I currently have a database with two tables called Articles and Tags . In order to allow articles to be in multiple categories i have a many to many relationship. Is it a mistake to have such a design in terms of performance? or should i remove the relationship between these two table and add a third table as a bridge (articlesTags)?
There's no problem with having a many-to-many relationship if that's what the data require, but you'll want a 3rd table to represent it.
From a pure speed standpoint, you may benefit from a bit of denormalization. You keep your Articles table. In addition you add a table ArticleTags. This table with have ArticleID and the text tags (not ids). This is going to cut a join for you. Separately you may want to have a table of the allowed tags.
so your ArticleTags table would look like
1 ASP.NET
1 SQL
1 HTML
2 ASP.NET
2 C#
etc...
and when you want tags, you just SELECT tag WHERE articleid = @articleid
it's not normalized, but it may be faster. it really depends on the volumn we're talking about and the usage expectation.

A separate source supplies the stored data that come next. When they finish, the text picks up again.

===== config.mk =====
export PLATFORM = sky130hd
export DESIGN_NAME = ogu_queue
export DESIGN_NICKNAME = d
export VERILOG_FILES = /design/src/rtl/point_to_occupancy_grid_update_unit_assert.svh /design/src/rtl/ogu_pkg.sv /design/src/rtl/ogu_queue.sv
export SDC_FILE = /design/constraint.sdc
export NUM_CORES = 1
export LEC_CHECK = 0
export ABC_AREA = 1
export BUFFER_PORTS_ARGS = -buffer_cell sky130_fd_sc_hd__clkbuf_2
export CORE_AREA = 2 2 86 88
export DETAILED_ROUTE_END_ITERATION = 10
export DIE_AREA = 0 0 88 90
export GPL_ROUTABILITY_DRIVEN = 0
export GPL_TIMING_DRIVEN = 0
export PLACE_DENSITY_LB_ADDON = 0.3
export SLEW_MARGIN = 15
export SYNTH_ARGS = -nofsm -noshare
export SYNTH_HDL_FRONTEND = slang
export SYNTH_SLANG_ARGS = --single-unit
export TNS_END_PERCENT = 5

===== constraint.sdc =====
create_clock -name clk -period 2 [get_ports clk]
set_input_delay 0.1 -clock clk [delete_from_list [all_inputs] [get_ports clk]]
set_output_delay 0.1 -clock clk [all_outputs]
set_load 0.01 [all_outputs]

There's nothing inherently wrong with having a many-to-many relationship, you'll just need to create a Junction Table (which is what it sounds like you're referring to with articlesTags
) to facilitate that relationship.
A many-to-many relationship exists in a relationnal model, it's just an abstraction of the mind. When you'll implement it there will be a articles_to_tags table where you'll have :
fk_article(INTEGER) fk_tag(INTEGER)
cf http://en.wikipedia.org/wiki/Many-to-many%5F%28data%5Fmodel)
There is no problem in using Many to Many relationships. It is often required.
And yes, it is not possible to create a many to many relation, without using a third table.
You're seeing the difference between a conceptual database design (the N:N relationship) and it's physical realisation. No matter how you model your N:N relationship, you'll need the aforementioned Junction Table to make it work.
There's nothing wrong with modeling a real world relationship as close to the real world as you can as a general statement. Clarity is king.
When it comes to any performance question in any system the answer usually boils down to "it depends".
If your performance problem is related to WRITES then a highly NORMALISED structure is best and you'll want that Junction table. You'll end up writing a lot less data and that can speed things up substantially (though you may burn that advantage by having to do lookups before you create the inserts). Reading from the individual normalised tables can be very fast too.
If your problem is related to analytical READS then a DENORMALISED structure is best. Joins can be very performance intensive if the tables are large and the indices spread out. You'll sacrifice a lot of space to gain a lot of time.
In general, you want to look at the specifics of your situation and weigh the pros and cons of each approach before deciding on a solution. Personally, I've always found it better to focus on Clarity in the initial stages and refactor for performance if I discover a problem later.